[src/rtl/e203_nn_dot_seq.sv]
// Sequential int16x2 dot-product engine: streams word pairs from weight/image RAMs,
// accumulates lane products, writes one 32-bit result. Define E203_NN_DOT_SAT_EN for saturating accumulation.
module e203_nn_dot_seq #(
  parameter int unsigned ADDR_W = 12
) (
  input  logic              clk,
  input  logic              rst,
  input  logic              start,
  input  logic [ADDR_W:0]   cfg_len,
  input  logic [ADDR_W-1:0] cfg_w_base,
  input  logic [ADDR_W-1:0] cfg_x_base,
  input  logic [ADDR_W-1:0] cfg_o_addr,
  output logic              busy,
  output logic              done,
  output logic              rd_req,
  input  logic              rd_gnt,
  output logic [ADDR_W-1:0] w_addr,
  output logic [ADDR_W-1:0] x_addr,
  input  logic [31:0]       w_rdata,
  input  logic [31:0]       x_rdata,
  output logic              o_we,
  input  logic              o_gnt,
  output logic [ADDR_W-1:0] o_addr,
  output logic [31:0]       o_wdata
);

  typedef enum logic [1:0] {IDLE, RUN, DRAIN, WRITE} state_e;

  state_e               state_q;
  logic [ADDR_W:0]      len_q;
  logic [ADDR_W:0]      cnt_q;
  logic [ADDR_W-1:0]    w_base_q;
  logic [ADDR_W-1:0]    x_base_q;
  logic [ADDR_W-1:0]    o_addr_q;
  logic                 vld_q;
  logic signed [31:0]   acc_q;
  logic signed [31:0]   acc_d;
  logic signed [15:0]   w_lo, w_hi, x_lo, x_hi;
  logic signed [31:0]   p_lo, p_hi;
  logic                 issue;
  logic                 last_issue;

  assign issue      = (state_q == RUN) && rd_gnt;
  assign last_issue = (cnt_q + (ADDR_W+1)'(1)) == len_q;

  // Lane products of the pair returned one cycle after its issue.
  assign w_lo = w_rdata[15:0];
  assign w_hi = w_rdata[31:16];
  assign x_lo = x_rdata[15:0];
  assign x_hi = x_rdata[31:16];
  assign p_lo = 32'(w_lo) * 32'(x_lo);
  assign p_hi = 32'(w_hi) * 32'(x_hi);

`ifdef E203_NN_DOT_SAT_EN
  logic signed [33:0] sum_full;
  assign sum_full = 34'(acc_q) + 34'(p_lo) + 34'(p_hi);

  // Clamp whenever the exact sum does not fit in 32 signed bits.
  always_comb begin
    acc_d = sum_full[31:0];
    if ((sum_full[33:31] != 3'b000) && (sum_full[33:31] != 3'b111)) begin
      acc_d = sum_full[33] ? 32'sh8000_0000 : 32'sh7FFF_FFFF;
    end
  end
`else
  assign acc_d = acc_q + p_lo + p_hi;
`endif

  always_ff @(posedge clk) begin
    if (rst) begin
      state_q  <= IDLE;
      len_q    <= '0;
      cnt_q    <= '0;
      w_base_q <= '0;
      x_base_q <= '0;
      o_addr_q <= '0;
      vld_q    <= 1'b0;
      acc_q    <= '0;
    end else begin
      vld_q <= issue;
      if (vld_q) begin
        acc_q <= acc_d;
      end
      case (state_q)
        IDLE: begin
          if (start) begin
            len_q    <= cfg_len;
            w_base_q <= cfg_w_base;
            x_base_q <= cfg_x_base;
            o_addr_q <= cfg_o_addr;
            cnt_q    <= '0;
            acc_q    <= '0;
            state_q  <= (cfg_len == '0) ? DRAIN : RUN;
          end
        end
        RUN: begin
          if (issue) begin
            cnt_q <= cnt_q + (ADDR_W+1)'(1);
            if (last_issue) begin
              state_q <= DRAIN;
            end
          end
        end
        DRAIN: state_q <= WRITE;
        WRITE: begin
          if (o_gnt) begin
            state_q <= IDLE;
          end
        end
        default: state_q <= IDLE;
      endcase
    end
  end

  assign busy    = (state_q != IDLE);
  assign rd_req  = (state_q == RUN);
  assign w_addr  = w_base_q + cnt_q[ADDR_W-1:0];
  assign x_addr  = x_base_q + cnt_q[ADDR_W-1:0];
  assign o_we    = (state_q == WRITE);
  assign o_addr  = o_addr_q;
  assign o_wdata = acc_q;
  assign done    = (state_q == WRITE) && o_gnt;

endmodule

[config.mk]
export PLATFORM = sky130hd
export DESIGN_NAME = e203_nn_dot_seq
export DESIGN_NICKNAME = d
export VERILOG_FILES = /design/src/rtl/e203_nn_dot_seq.sv
export SDC_FILE = /design/constraint.sdc
export NUM_CORES = 2
export LEC_CHECK = 0
export CAP_MARGIN = 0
export CORE_MARGIN = 1
export CORE_UTILIZATION = 62
export DETAILED_ROUTE_END_ITERATION = 16
export PLACE_DENSITY = 0.88
export RECOVER_POWER = 25
export SLEW_MARGIN = 20
export SYNTH_ARGS = -nofsm -noshare
export SYNTH_HDL_FRONTEND = slang
export SYNTH_SLANG_ARGS = --single-unit
[constraint.sdc]
create_clock -name clk -period 9.3 [get_ports clk]
set_input_delay 1.395 -clock clk [delete_from_list [all_inputs] [get_ports clk]]
set_output_delay 1.395 -clock clk [all_outputs]
set_load 0.05 [all_outputs]
# Word level (Yosys, flattened, before mapping)
# Cells that the tools add are included.
# totals
output_inout_bits	72
regBits	97
in_bits	118
# classes
mux	12
mul	2
n_reduce_logical	9
n_eq_ne	8
add_sub_neg	5
# ops
op	count
32-bit two-way mux	3
32-bit adder	2
16-bit by 16-bit multiplier with 32-bit output	2
13-bit two-way mux	2
13-bit one-hot mux with 2 select lines	1
12-bit adder	2
13-bit by 1-bit adder with 13-bit output (second input constant)	1
13-bit == test	1
13-bit logical NOT	1
2-bit two-way mux	5
2-bit one-hot mux with 4 select lines	1
2-bit by 1-bit inequality test with 1-bit output (second input constant)	3
2-bit == test (second input constant)	2
4-bit AND reduction	1
2-bit nonzero test	2
3-bit AND reduction	1
2-bit by 1-bit == test with 1-bit output (second input constant)	1
1-bit logical AND	2
2-bit logical NOT	1
2-bit inequality test (second input constant)	1
2-bit AND reduction	1

# Longest topological paths before layout
# logic_depth
word_depth	6
mapped_depth	27

# Least setup slack after synthesis
# OpenSTA, ideal clock, no wires.
# synth_path
kind	in2reg
start	in w_rdata[31]
end	reg acc_q[30] (netlist: o_wdata[30])
t_arrival_ns	8.467
stages	26
path_slack_ns	0.746
t_required_ns	9.213
n_path_buf	1
cell_sequence	clkbuf_1 > nand2_1 > inv_1 > fa_1 > inv_1 > fa_1 > inv_1 > fa_1 > inv_1 > fa_1 > fa_1 > inv_1 > fa_1 > fa_1 > inv_1 > fa_1 > inv_1 > ha_1 > a21o_1 > a21o_1 > a221o_1 > a31oi_2 > o211ai_2 > o21ai_1 > mux2_2 > o31ai_1
# synth_via
elab_chain_len	5
# synth_rtl
element	line	rtl
from (decl)	19	input logic [31:0] w_rdata,
16-bit by 16-bit multiplier with 32-bit output *	52	assign p_hi = 32'(w_hi) * 32'(x_hi);
32-bit adder *	66	assign acc_d = acc_q + p_lo + p_hi;
32-bit two-way mux *	81	if (vld_q) begin
32-bit two-way mux	86	if (start) begin
32-bit two-way mux *	84	case (state_q)
to (signal assigned)	78	acc_q <= '0;
to (signal assigned)	82	acc_q <= acc_d;
to (signal assigned)	92	acc_q <= '0;
to (decl)	36	logic signed [31:0] acc_q;
# Mark *: on every way between the ends. The rest lies on a longest branch, timed or not.
# A chain may end at the register's enable or synchronous reset.

# Worst setup path after layout
# layout_path
start	in x_rdata[19]
end	reg acc_q[21] (netlist: o_wdata[21])
# layout_via
elab_chain_len	5
# layout_rtl
element	line	rtl
from (decl)	20	input logic [31:0] x_rdata,
16-bit by 16-bit multiplier with 32-bit output *	52	
32-bit adder *	66	
32-bit two-way mux *	81	
32-bit two-way mux	86	
32-bit two-way mux *	84	
# Marked as above.

==> flow_metrics.py <==
metrics = {
    "timing": {
        "fin_crit_sh_pct": 95.8,
        "drv_slew": 68,
        "rsz0062_at_grt": "false",
        "tns_ns": 0,
        "worstMarginPinSlew_ns": 2.95,
        "fmax_mhz": 112,
        "finalClockSkew_ns": 0.0130,
        "setup_viol": 0,
        "hold_viol_final": 0,
        "fin_crit_ns": 8.91,
        "max-slew-margin-rel_pct": -96.7,
    },
    "synth": {
        "synth_mux_area_share_pct": 1.04,
        "synth_area_leaders": "fa_1 (49%), inv_1 (10%), ha_1 (8.0%), dfxtp_1 (7.5%), nand2_1 (5.7%)",
        "ys_seq_area_share_pct": 7.55,
        "synthArstFlopShare_pct": 0,
        "synth-simple-area-share_pct": 15.4,
        "yosys_warnings": 0,
        "synth_xor_area_share_pct": 2.72,
        "synth.distinct_cells": 73,
        "synth_cells": 2826,
        "synth_edf_count": 0,
        "ys_ff_latch": 97,
        "synth_top_area_share_pct": 48.6,
        "synth_top_family_by_area": "adder cells",
        "synth-main-ff-cell": "dfxtp_1",
        "yosys.area_share.adder_pct": 56.5,
        "yosysTopAreaCell": "fa_1",
        "synth-compound-area-share_pct": 5.04,
        "synth_area_mm2": 0.0257,
        "syn-num-nets": 3732,
        "postSynthAreaPerCell_um2": 9.10,
    },
    "die": {
        "rows": 74,
        "initial_core_util_pct": 62.9,
        "dieWidth_um": 206,
        "die_area_mm2": 0.0423,
        "die_y_um": 206,
        "ios": 190,
        "coreArea_mm2": 0.0409,
    },
    "cts": {
        "cts_tree": "done",
        "clockBufferDepth": 2,
        "htreeDepth": 3,
        "cts_resized": 0,
        "numClockSinks": 97,
        "cts_buffers": 9,
        "holdBufCountCts": 0,
        "postCtsSetupBuffers": 0,
        "root_buffer": "clkbuf_16",
        "cts.clk_slew.worst_paths_ns": 0.08,
        "clock_latency_ns": 0.36,
    },
    "global_routing": {
        "antenna_found_initial": 0,
        "grt_start_max_net_pins": 68,
        "first_global_vias": 21400,
        "grt_overflow": 0,
        "grt_usage_pct": 33.4,
        "grt_pass1_wl_um": 109000,
    },
    "finish": {
        "area.sequential_mm2": 0.00194,
        "layout-drive-gt1-share_pct": 4.04,
        "multi_input_area_mm2": 0.0208,
        "nNetsFinal": 3919,
        "n_fill_cell": 3010,
        "syn_to_final_growth_pct": 12.2,
    },
    "routing": {
        "vias": 19400,
        "wl_per_cell_um": 18.3,
        "drtIter0Drc": 1344,
        "antenna_left": 0,
        "first_pass_iters": 5,
        "vias_per_cell": 5.46,
        "wirelength_um": 64900,
        "drc": 0,
    },
    "setup_path": {
        "cp_slowest_stage_delay_ns": 0.90,
        "startpoint_type": "primary input",
        "crit_fanout": 16,
        "critPathSlowestCell": "clkdlybuf4s50_1",
        "critPathTopFamily": "adder cells",
        "path_cells": "clkdlybuf4s50_1, nand2_1, fa_1, fa_1, inv_1, fa_1, inv_1, fa_1, inv_1, fa_1, fa_1, fa_1, inv_1, fa_1, inv_1, ha_1, o21ai_0, nor2_1, or3_1, o2111ai_1, a21boi_1, o21ai_0, mux2i_1, o311ai_0",
        "path_class": "in -> reg",
        "worst_ep_required_time_ns": 9.43,
        "crit_top_cell": "fa_1",
        "critPathBufInv": 6,
        "end_kind": "flop",
        "worst_ep_arrival_time_ns": 9.04,
    },
    "placed_design": {
        "dp_hpwl_um": 57600,
        "io_buffer_count": 189,
        "routabilityCongestion": 0.939,
    },
    "run_status": {
        "violations": "max-capacitance violations, max-slew violations",
        "status": "finished with violations",
    },
    "hold_path": {
        "min_path_type": "reg -> reg",
    },
    "flow_run": {
        "cap_violations": 1,
    },
}
==> synth_stat cells (all sizes together) (19+ instances only) <==
master,number
inv,705
fa,624
nand2,394
and2,225
ha,164
dfxtp,97
nor2,96
clkbuf,89
a21oi,81
xnor2,62
o21ai,42
mux2i,20
nor3,20
nand2b,19
==> worst reg2reg max path, stage by stage (launching register included) <==
cell       delay, ns
dfxtp_1         0.43
inv_1           0.09
fa_1            0.53
fa_1            0.56
inv_1           0.05
fa_1            0.47
inv_1           0.06
fa_1            0.53
inv_1           0.05
fa_1            0.47
fa_1            0.51
fa_1            0.51
inv_1           0.06
fa_1            0.52
inv_1           0.05
ha_1            0.33
o21ai_0         0.31
nor2_1          0.15
or3_1           0.37
o2111ai_1       0.27
a21boi_1        0.14
o21ai_0         0.22
mux2i_1         0.23
o311ai_0        0.24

**Exercise:**
Copy whichever lines in the listing above contain the word "reduction".

**Result for this task:**
4-bit AND reduction	1
3-bit AND reduction	1
2-bit AND reduction	1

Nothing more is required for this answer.